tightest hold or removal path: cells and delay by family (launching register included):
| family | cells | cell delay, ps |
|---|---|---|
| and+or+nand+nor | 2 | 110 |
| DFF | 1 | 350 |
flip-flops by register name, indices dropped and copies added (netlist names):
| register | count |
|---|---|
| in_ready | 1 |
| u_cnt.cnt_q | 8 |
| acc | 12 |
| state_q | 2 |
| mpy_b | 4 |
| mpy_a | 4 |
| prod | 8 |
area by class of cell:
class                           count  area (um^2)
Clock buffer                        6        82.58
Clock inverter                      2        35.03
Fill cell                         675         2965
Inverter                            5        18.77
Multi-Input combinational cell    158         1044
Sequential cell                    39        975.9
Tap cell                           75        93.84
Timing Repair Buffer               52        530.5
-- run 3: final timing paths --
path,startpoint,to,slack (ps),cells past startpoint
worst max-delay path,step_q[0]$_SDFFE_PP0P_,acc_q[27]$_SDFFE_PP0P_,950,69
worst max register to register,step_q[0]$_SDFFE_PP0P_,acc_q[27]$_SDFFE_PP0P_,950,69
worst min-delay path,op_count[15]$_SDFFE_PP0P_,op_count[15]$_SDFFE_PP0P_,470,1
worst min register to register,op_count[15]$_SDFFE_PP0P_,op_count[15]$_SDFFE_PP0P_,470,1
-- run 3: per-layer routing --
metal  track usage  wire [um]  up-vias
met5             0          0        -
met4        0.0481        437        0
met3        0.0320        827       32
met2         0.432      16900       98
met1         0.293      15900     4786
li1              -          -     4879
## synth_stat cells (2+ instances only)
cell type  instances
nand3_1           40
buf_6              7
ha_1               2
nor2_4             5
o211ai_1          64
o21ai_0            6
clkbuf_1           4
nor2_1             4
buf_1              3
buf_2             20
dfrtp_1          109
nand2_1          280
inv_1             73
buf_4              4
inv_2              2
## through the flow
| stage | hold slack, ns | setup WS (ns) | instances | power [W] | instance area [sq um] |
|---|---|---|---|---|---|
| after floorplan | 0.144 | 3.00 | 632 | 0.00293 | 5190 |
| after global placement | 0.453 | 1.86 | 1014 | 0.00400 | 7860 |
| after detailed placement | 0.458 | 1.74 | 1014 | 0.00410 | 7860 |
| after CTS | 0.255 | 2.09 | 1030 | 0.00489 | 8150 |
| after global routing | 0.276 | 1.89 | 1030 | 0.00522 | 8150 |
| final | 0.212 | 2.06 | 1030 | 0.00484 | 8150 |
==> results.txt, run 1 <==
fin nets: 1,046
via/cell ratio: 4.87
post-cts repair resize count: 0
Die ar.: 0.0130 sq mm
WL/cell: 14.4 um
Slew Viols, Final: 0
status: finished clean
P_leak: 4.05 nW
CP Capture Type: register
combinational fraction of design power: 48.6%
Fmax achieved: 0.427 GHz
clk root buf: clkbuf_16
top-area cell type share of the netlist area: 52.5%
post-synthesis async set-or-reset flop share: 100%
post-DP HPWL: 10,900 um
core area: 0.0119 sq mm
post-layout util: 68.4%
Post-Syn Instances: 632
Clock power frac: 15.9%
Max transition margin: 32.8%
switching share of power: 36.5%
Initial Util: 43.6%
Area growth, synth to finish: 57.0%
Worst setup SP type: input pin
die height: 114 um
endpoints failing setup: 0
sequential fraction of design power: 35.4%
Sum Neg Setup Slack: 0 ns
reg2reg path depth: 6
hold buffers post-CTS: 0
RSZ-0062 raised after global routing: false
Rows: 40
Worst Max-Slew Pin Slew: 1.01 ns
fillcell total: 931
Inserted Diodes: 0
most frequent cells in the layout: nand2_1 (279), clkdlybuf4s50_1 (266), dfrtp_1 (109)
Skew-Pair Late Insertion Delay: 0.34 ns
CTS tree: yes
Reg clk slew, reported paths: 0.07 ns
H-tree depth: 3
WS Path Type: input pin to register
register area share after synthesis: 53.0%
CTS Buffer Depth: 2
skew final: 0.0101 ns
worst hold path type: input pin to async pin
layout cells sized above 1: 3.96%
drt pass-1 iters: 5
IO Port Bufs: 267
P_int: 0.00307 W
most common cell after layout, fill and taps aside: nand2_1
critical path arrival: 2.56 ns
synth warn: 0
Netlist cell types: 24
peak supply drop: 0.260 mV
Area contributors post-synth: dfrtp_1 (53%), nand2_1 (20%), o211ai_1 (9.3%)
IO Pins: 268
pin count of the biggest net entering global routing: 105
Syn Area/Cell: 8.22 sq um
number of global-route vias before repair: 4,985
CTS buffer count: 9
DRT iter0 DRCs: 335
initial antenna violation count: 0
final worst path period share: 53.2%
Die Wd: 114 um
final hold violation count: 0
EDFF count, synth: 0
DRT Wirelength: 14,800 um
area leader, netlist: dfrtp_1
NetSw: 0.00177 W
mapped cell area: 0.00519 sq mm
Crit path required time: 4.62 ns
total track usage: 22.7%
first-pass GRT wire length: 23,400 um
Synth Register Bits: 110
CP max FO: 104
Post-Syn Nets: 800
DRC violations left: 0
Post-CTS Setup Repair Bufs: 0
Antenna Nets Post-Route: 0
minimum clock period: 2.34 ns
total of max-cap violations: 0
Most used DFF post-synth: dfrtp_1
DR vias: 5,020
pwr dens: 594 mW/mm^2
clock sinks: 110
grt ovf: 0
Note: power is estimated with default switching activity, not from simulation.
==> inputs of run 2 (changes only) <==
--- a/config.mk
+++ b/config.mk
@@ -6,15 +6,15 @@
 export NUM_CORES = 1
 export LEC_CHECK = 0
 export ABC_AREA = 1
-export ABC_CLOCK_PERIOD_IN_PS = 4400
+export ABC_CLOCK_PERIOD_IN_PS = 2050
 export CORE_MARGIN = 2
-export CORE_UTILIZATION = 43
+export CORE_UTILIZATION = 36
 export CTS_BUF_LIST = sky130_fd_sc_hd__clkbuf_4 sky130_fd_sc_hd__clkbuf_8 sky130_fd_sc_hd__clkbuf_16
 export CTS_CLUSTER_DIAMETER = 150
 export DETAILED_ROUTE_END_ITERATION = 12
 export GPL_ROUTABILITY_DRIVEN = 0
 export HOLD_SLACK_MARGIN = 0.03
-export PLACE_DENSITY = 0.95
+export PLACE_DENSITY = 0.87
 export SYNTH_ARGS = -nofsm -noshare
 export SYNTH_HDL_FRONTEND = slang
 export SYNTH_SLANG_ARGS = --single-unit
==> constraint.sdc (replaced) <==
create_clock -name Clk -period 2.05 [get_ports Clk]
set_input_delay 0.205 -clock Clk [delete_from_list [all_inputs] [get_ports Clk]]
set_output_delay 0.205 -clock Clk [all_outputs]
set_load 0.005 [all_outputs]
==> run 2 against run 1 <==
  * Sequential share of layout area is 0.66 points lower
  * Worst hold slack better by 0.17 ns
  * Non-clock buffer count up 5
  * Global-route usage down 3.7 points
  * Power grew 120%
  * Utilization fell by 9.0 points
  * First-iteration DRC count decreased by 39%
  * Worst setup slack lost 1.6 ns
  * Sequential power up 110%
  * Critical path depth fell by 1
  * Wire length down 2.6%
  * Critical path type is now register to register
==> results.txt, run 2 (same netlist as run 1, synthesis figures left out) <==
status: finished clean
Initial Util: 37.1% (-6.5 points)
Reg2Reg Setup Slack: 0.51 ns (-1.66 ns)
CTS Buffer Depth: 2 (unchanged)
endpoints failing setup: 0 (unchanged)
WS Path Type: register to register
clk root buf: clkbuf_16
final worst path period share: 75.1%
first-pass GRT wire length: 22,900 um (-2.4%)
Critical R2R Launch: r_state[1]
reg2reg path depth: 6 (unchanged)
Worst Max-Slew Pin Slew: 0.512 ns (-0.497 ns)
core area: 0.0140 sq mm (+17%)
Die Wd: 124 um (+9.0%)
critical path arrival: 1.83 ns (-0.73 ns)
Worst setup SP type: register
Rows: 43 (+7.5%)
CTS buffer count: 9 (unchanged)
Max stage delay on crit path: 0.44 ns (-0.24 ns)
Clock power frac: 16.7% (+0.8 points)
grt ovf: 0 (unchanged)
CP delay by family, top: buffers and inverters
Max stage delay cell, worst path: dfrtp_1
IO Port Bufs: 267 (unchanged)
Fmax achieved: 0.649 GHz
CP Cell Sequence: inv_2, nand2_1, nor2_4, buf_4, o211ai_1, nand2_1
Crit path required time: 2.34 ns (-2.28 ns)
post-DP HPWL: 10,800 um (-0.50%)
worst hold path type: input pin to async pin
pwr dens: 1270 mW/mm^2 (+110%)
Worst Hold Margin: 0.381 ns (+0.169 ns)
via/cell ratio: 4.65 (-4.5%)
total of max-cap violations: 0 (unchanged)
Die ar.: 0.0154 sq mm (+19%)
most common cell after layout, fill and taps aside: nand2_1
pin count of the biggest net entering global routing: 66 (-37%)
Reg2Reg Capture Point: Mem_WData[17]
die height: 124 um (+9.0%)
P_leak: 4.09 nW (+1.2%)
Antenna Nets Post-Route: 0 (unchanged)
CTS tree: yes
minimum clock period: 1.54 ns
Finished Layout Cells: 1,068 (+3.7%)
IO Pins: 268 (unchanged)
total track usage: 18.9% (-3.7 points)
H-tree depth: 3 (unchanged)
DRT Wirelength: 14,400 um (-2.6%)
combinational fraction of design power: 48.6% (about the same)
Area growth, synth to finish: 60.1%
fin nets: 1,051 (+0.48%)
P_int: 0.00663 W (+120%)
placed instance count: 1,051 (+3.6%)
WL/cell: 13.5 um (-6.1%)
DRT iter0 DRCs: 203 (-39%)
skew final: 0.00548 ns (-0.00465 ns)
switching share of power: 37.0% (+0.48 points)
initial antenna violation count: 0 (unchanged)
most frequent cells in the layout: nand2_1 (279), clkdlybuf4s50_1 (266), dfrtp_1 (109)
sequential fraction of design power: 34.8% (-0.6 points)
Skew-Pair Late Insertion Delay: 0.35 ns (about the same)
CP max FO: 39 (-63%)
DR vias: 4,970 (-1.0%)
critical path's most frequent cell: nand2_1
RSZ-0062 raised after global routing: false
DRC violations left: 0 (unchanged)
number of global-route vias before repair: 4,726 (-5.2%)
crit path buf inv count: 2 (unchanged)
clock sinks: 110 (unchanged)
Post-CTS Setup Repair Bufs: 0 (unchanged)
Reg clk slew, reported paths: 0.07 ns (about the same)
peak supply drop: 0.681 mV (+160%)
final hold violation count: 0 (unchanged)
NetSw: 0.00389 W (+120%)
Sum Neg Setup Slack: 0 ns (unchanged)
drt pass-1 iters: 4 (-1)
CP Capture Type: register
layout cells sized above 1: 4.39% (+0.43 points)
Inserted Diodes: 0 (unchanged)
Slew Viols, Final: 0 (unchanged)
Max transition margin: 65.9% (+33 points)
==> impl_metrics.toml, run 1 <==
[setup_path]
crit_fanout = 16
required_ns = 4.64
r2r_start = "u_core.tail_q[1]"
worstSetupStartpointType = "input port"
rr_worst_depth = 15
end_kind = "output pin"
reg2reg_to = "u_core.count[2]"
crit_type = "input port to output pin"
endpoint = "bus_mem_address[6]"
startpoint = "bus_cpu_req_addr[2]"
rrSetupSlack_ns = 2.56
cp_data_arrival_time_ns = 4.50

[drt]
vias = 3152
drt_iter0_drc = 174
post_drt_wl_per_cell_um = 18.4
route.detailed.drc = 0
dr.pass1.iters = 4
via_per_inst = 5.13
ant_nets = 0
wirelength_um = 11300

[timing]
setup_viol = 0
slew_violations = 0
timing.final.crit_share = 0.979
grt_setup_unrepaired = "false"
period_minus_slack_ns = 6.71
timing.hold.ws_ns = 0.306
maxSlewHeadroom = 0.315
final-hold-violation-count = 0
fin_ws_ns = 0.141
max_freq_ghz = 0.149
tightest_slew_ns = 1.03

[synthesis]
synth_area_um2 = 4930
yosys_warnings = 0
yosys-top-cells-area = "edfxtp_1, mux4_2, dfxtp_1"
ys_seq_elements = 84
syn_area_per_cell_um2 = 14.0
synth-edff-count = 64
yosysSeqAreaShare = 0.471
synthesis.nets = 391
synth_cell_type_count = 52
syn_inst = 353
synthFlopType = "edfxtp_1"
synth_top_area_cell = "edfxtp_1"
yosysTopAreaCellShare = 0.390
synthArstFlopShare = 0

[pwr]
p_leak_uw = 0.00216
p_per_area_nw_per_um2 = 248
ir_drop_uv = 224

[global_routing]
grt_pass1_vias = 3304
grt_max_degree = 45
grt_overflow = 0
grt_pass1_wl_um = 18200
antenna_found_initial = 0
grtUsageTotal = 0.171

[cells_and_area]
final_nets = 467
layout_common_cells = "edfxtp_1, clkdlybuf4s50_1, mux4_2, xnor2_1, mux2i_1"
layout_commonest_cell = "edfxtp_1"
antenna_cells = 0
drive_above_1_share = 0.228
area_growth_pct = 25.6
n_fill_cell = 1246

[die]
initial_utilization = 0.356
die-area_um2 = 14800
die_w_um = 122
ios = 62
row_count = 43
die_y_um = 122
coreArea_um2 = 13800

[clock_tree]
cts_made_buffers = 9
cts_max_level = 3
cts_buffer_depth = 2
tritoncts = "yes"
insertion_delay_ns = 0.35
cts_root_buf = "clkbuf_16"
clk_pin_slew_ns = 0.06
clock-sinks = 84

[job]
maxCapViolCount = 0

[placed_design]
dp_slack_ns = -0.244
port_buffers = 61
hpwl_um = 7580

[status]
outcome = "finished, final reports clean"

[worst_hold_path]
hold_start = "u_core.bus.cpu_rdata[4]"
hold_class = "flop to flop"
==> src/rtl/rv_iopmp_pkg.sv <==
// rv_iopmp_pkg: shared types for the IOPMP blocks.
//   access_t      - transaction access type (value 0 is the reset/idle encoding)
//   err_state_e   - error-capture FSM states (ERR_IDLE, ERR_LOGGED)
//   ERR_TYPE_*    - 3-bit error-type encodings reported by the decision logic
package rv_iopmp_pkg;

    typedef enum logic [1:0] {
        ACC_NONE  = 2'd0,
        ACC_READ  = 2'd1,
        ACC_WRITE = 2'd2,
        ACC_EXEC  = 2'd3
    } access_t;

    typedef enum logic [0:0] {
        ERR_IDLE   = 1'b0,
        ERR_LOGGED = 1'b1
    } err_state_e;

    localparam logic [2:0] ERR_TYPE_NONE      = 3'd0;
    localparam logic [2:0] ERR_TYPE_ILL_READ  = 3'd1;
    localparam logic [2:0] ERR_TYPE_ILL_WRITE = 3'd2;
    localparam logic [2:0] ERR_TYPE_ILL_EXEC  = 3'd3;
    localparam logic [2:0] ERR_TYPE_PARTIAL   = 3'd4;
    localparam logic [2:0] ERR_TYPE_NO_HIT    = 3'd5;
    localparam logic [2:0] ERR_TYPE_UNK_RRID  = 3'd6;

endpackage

> [TASK DETAILS]: Search the entries above for the string "synthesis". Copy each line that holds it.

> [ANSWER AREA]:
post-synthesis async set-or-reset flop share: 100%
register area share after synthesis: 53.0%
==> results.txt, run 2 (same netlist as run 1, synthesis figures left out) <==
[synthesis]
synthesis.nets = 391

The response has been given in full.